8.2  Transaction number re-use.

      The text currently states that a transaction number "MUST NOT be
      reused in another message from the floor control server checks
      whether until the appropriate response from the client sending is
      received for the transaction".

      If the ID is monotonically increasing (modulo wrap-around) why not
      make re-use illegal?  Allowing re-use seems to be calling for
      trouble, especially in case some transactions may refer to others
      by their ID or if transactions last longer.

8.3.2. T2 is unclear

9.1  Authentication

    The text states:

    BFCP messages received over an authenticated TLS/DTLS connection are
    considered authenticated.  A floor control server that receives a
    BFCP message over TCP/UDP (no TLS/DTLS) can request the use of TLS/
    DTLS by generating an Error message, as described in Section 13.8,
    with an Error code with a value of 9 (Use TLS) or a value of 11 (Use
    DTLS) respectively.  Clients SHOULD simply ignore unauthenticated
    messages.

    "can" ->  MUST or MAY (this is normative behavior)
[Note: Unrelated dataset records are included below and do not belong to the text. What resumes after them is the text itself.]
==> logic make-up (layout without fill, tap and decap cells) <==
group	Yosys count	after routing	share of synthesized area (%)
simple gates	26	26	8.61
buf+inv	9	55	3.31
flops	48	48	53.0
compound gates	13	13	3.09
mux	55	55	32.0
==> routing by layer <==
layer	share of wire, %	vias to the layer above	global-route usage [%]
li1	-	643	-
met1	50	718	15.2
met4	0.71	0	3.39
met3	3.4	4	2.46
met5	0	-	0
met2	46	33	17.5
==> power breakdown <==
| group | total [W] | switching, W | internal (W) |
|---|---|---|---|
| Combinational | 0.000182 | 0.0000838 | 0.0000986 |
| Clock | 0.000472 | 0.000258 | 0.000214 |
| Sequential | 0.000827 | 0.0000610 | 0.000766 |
<file path="src/rtl/imem_loader_if.sv">
// ============================================================================
// Module      : imem_loader_if
// Description : Byte-stream handshake and instruction-memory write bus for imem_loader.
// Revision    : 1.0
// ============================================================================
`default_nettype none

interface imem_loader_if;
   logic [7:0]  RX_DATA;
   logic        RX_VALID;
   logic        RX_READY;
   logic        IMEM_WE;
   logic [31:0] IMEM_A;
   logic [31:0] IMEM_WD;
   logic        CPU_RST;
   logic        DONE;
   logic        ERR;

   modport slave (
      input  RX_DATA, RX_VALID,
      output RX_READY, IMEM_WE, IMEM_A, IMEM_WD, CPU_RST, DONE, ERR
   );

   modport master (
      output RX_DATA, RX_VALID,
      input  RX_READY, IMEM_WE, IMEM_A, IMEM_WD, CPU_RST, DONE, ERR
   );
endinterface

`default_nettype wire

</file>
<file path="src/rtl/imem_loader.sv">
// ============================================================================
// Module      : imem_loader
// Description : Framed byte-stream boot loader for instruction memory; holds the core in reset until a good frame.
// Revision    : 1.0
// ============================================================================
`default_nettype none

module imem_loader #(
   parameter int         DEPTH_WORDS = 64,
   parameter logic [7:0] SYNC_BYTE   = 8'hA5
) (
   input  wire logic     CLK,
   input  wire logic     RST_N,
   imem_loader_if.slave  lb
);

   localparam logic [15:0] c_DEPTH = 16'(DEPTH_WORDS);

   typedef enum logic [2:0] {
      IDLE   = 3'd0,
      CNT_HI = 3'd1,
      CNT_LO = 3'd2,
      DATA   = 3'd3,
      CHK    = 3'd4
   } state_t;

   state_t      r_state, w_nstate;
   logic [15:0] r_cnt, w_ncnt;
   logic [15:0] r_widx, w_nwidx;
   logic [1:0]  r_bidx, w_nbidx;
   logic [23:0] r_word, w_nword;
   logic [7:0]  r_csum, w_ncsum;
   logic        r_we, w_nwe;
   logic [31:0] r_addr, w_naddr;
   logic [31:0] r_wd, w_nwd;
   logic        r_cpu_rst, w_ncpu_rst;
   logic        r_done, w_ndone;
   logic        r_err, w_nerr;
   logic        r_ready;

   logic        w_fire;
   logic [15:0] w_count;
   logic [15:0] w_widx_inc;

   assign w_fire     = lb.RX_VALID && r_ready;
   assign w_count    = {r_cnt[15:8], lb.RX_DATA};
   assign w_widx_inc = r_widx + 16'd1;

   always_ff @(posedge CLK or negedge RST_N) begin
      if (!RST_N) begin
         r_state   <= IDLE;
         r_cnt     <= '0;
         r_widx    <= '0;
         r_bidx    <= '0;
         r_word    <= '0;
         r_csum    <= '0;
         r_we      <= 1'b0;
         r_addr    <= '0;
         r_wd      <= '0;
         r_cpu_rst <= 1'b1;
         r_done    <= 1'b0;
         r_err     <= 1'b0;
         r_ready   <= 1'b0;
      end else begin
         r_state   <= w_nstate;
         r_cnt     <= w_ncnt;
         r_widx    <= w_nwidx;
         r_bidx    <= w_nbidx;
         r_word    <= w_nword;
         r_csum    <= w_ncsum;
         r_we      <= w_nwe;
         r_addr    <= w_naddr;
         r_wd      <= w_nwd;
         r_cpu_rst <= w_ncpu_rst;
         r_done    <= w_ndone;
         r_err     <= w_nerr;
         r_ready   <= 1'b1;
      end
   end

   always_comb begin
      w_nstate   = r_state;
      w_ncnt     = r_cnt;
      w_nwidx    = r_widx;
      w_nbidx    = r_bidx;
      w_nword    = r_word;
      w_ncsum    = r_csum;
      w_nwe      = 1'b0;
      w_naddr    = r_addr;
      w_nwd      = r_wd;
      w_ncpu_rst = r_cpu_rst;
      w_ndone    = r_done;
      w_nerr     = r_err;

      if (w_fire) begin
         case (r_state)
            IDLE: begin
               if (lb.RX_DATA == SYNC_BYTE) begin
                  w_nstate   = CNT_HI;
                  w_ncpu_rst = 1'b1;
                  w_ndone    = 1'b0;
                  w_nerr     = 1'b0;
                  w_ncsum    = '0;
                  w_nwidx    = '0;
                  w_nbidx    = '0;
               end
            end
            CNT_HI: begin
               w_ncnt   = {lb.RX_DATA, 8'h00};
               w_nstate = CNT_LO;
            end
            CNT_LO: begin
               w_ncnt = w_count;
               if (w_count > c_DEPTH) begin
                  w_nerr   = 1'b1;
                  w_nstate = IDLE;
               end else if (w_count == 16'd0) begin
                  w_nstate = CHK;
               end else begin
                  w_nstate = DATA;
               end
            end
            DATA: begin
               w_ncsum = r_csum ^ lb.RX_DATA;
               w_nbidx = r_bidx + 2'd1;
               case (r_bidx)
                  2'd0: w_nword[7:0]   = lb.RX_DATA;
                  2'd1: w_nword[15:8]  = lb.RX_DATA;
                  2'd2: w_nword[23:16] = lb.RX_DATA;
                  default: begin
                     // Last byte goes straight into the write data; the word buffer is not needed for it.
                     w_nwe   = 1'b1;
                     w_nwd   = {lb.RX_DATA, r_word};
                     w_naddr = {14'd0, r_widx, 2'b00};
                     w_nwidx = w_widx_inc;
                     w_nbidx = 2'd0;
                     if (w_widx_inc == r_cnt) begin
                        w_nstate = CHK;
                     end
                  end
               endcase
            end
            CHK: begin
               if (lb.RX_DATA == r_csum) begin
                  w_ndone    = 1'b1;
                  w_ncpu_rst = 1'b0;
               end else begin
                  w_nerr = 1'b1;
               end
               w_nstate = IDLE;
            end
            default: w_nstate = IDLE;
         endcase
      end
   end

   assign lb.RX_READY = r_ready;
   assign lb.IMEM_WE  = r_we;
   assign lb.IMEM_A   = r_addr;
   assign lb.IMEM_WD  = r_wd;
   assign lb.CPU_RST  = r_cpu_rst;
   assign lb.DONE     = r_done;
   assign lb.ERR      = r_err;

endmodule

`default_nettype wire

</file>
<file path="src/flat_wrapper.sv">
// flat-port wrapper written by rule: the top's interface ports become plain ports
module imem_loader_flat 
#(
   parameter int         DEPTH_WORDS = 64,
   parameter logic [7:0] SYNC_BYTE   = 8'hA5
)
  (CLK, RST_N, lb_RX_DATA, lb_RX_VALID, lb_RX_READY, lb_IMEM_WE, lb_IMEM_A, lb_IMEM_WD, lb_CPU_RST, lb_DONE, lb_ERR);
  imem_loader_if lb_i ();
  input  wire logic CLK;
  input  wire logic RST_N;
  input wire logic [$bits(lb_i.RX_DATA)-1:0] lb_RX_DATA;
  input wire logic [$bits(lb_i.RX_VALID)-1:0] lb_RX_VALID;
  output wire logic [$bits(lb_i.RX_READY)-1:0] lb_RX_READY;
  output wire logic [$bits(lb_i.IMEM_WE)-1:0] lb_IMEM_WE;
  output wire logic [$bits(lb_i.IMEM_A)-1:0] lb_IMEM_A;
  output wire logic [$bits(lb_i.IMEM_WD)-1:0] lb_IMEM_WD;
  output wire logic [$bits(lb_i.CPU_RST)-1:0] lb_CPU_RST;
  output wire logic [$bits(lb_i.DONE)-1:0] lb_DONE;
  output wire logic [$bits(lb_i.ERR)-1:0] lb_ERR;
  assign lb_i.RX_DATA = lb_RX_DATA;
  assign lb_i.RX_VALID = lb_RX_VALID;
  assign lb_RX_READY = lb_i.RX_READY;
  assign lb_IMEM_WE = lb_i.IMEM_WE;
  assign lb_IMEM_A = lb_i.IMEM_A;
  assign lb_IMEM_WD = lb_i.IMEM_WD;
  assign lb_CPU_RST = lb_i.CPU_RST;
  assign lb_DONE = lb_i.DONE;
  assign lb_ERR = lb_i.ERR;
  imem_loader #(.DEPTH_WORDS(DEPTH_WORDS), .SYNC_BYTE(SYNC_BYTE)) u_core (.CLK(CLK), .RST_N(RST_N), .lb(lb_i));
endmodule
</file>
    But does this work?  A server has one connection to a client.  So,
    if the server has at its disposition to accept TCP/UDP but the client
    should ignore such messages, with the connection bidirectional, then
    this de-facto mandates TLS/DTLS, doesn't it?  Or the client would
    never react.

Appendix A: Wouldn't the monoticity of the transaction IDs become
    clearer if increments or 1 in numbers were used?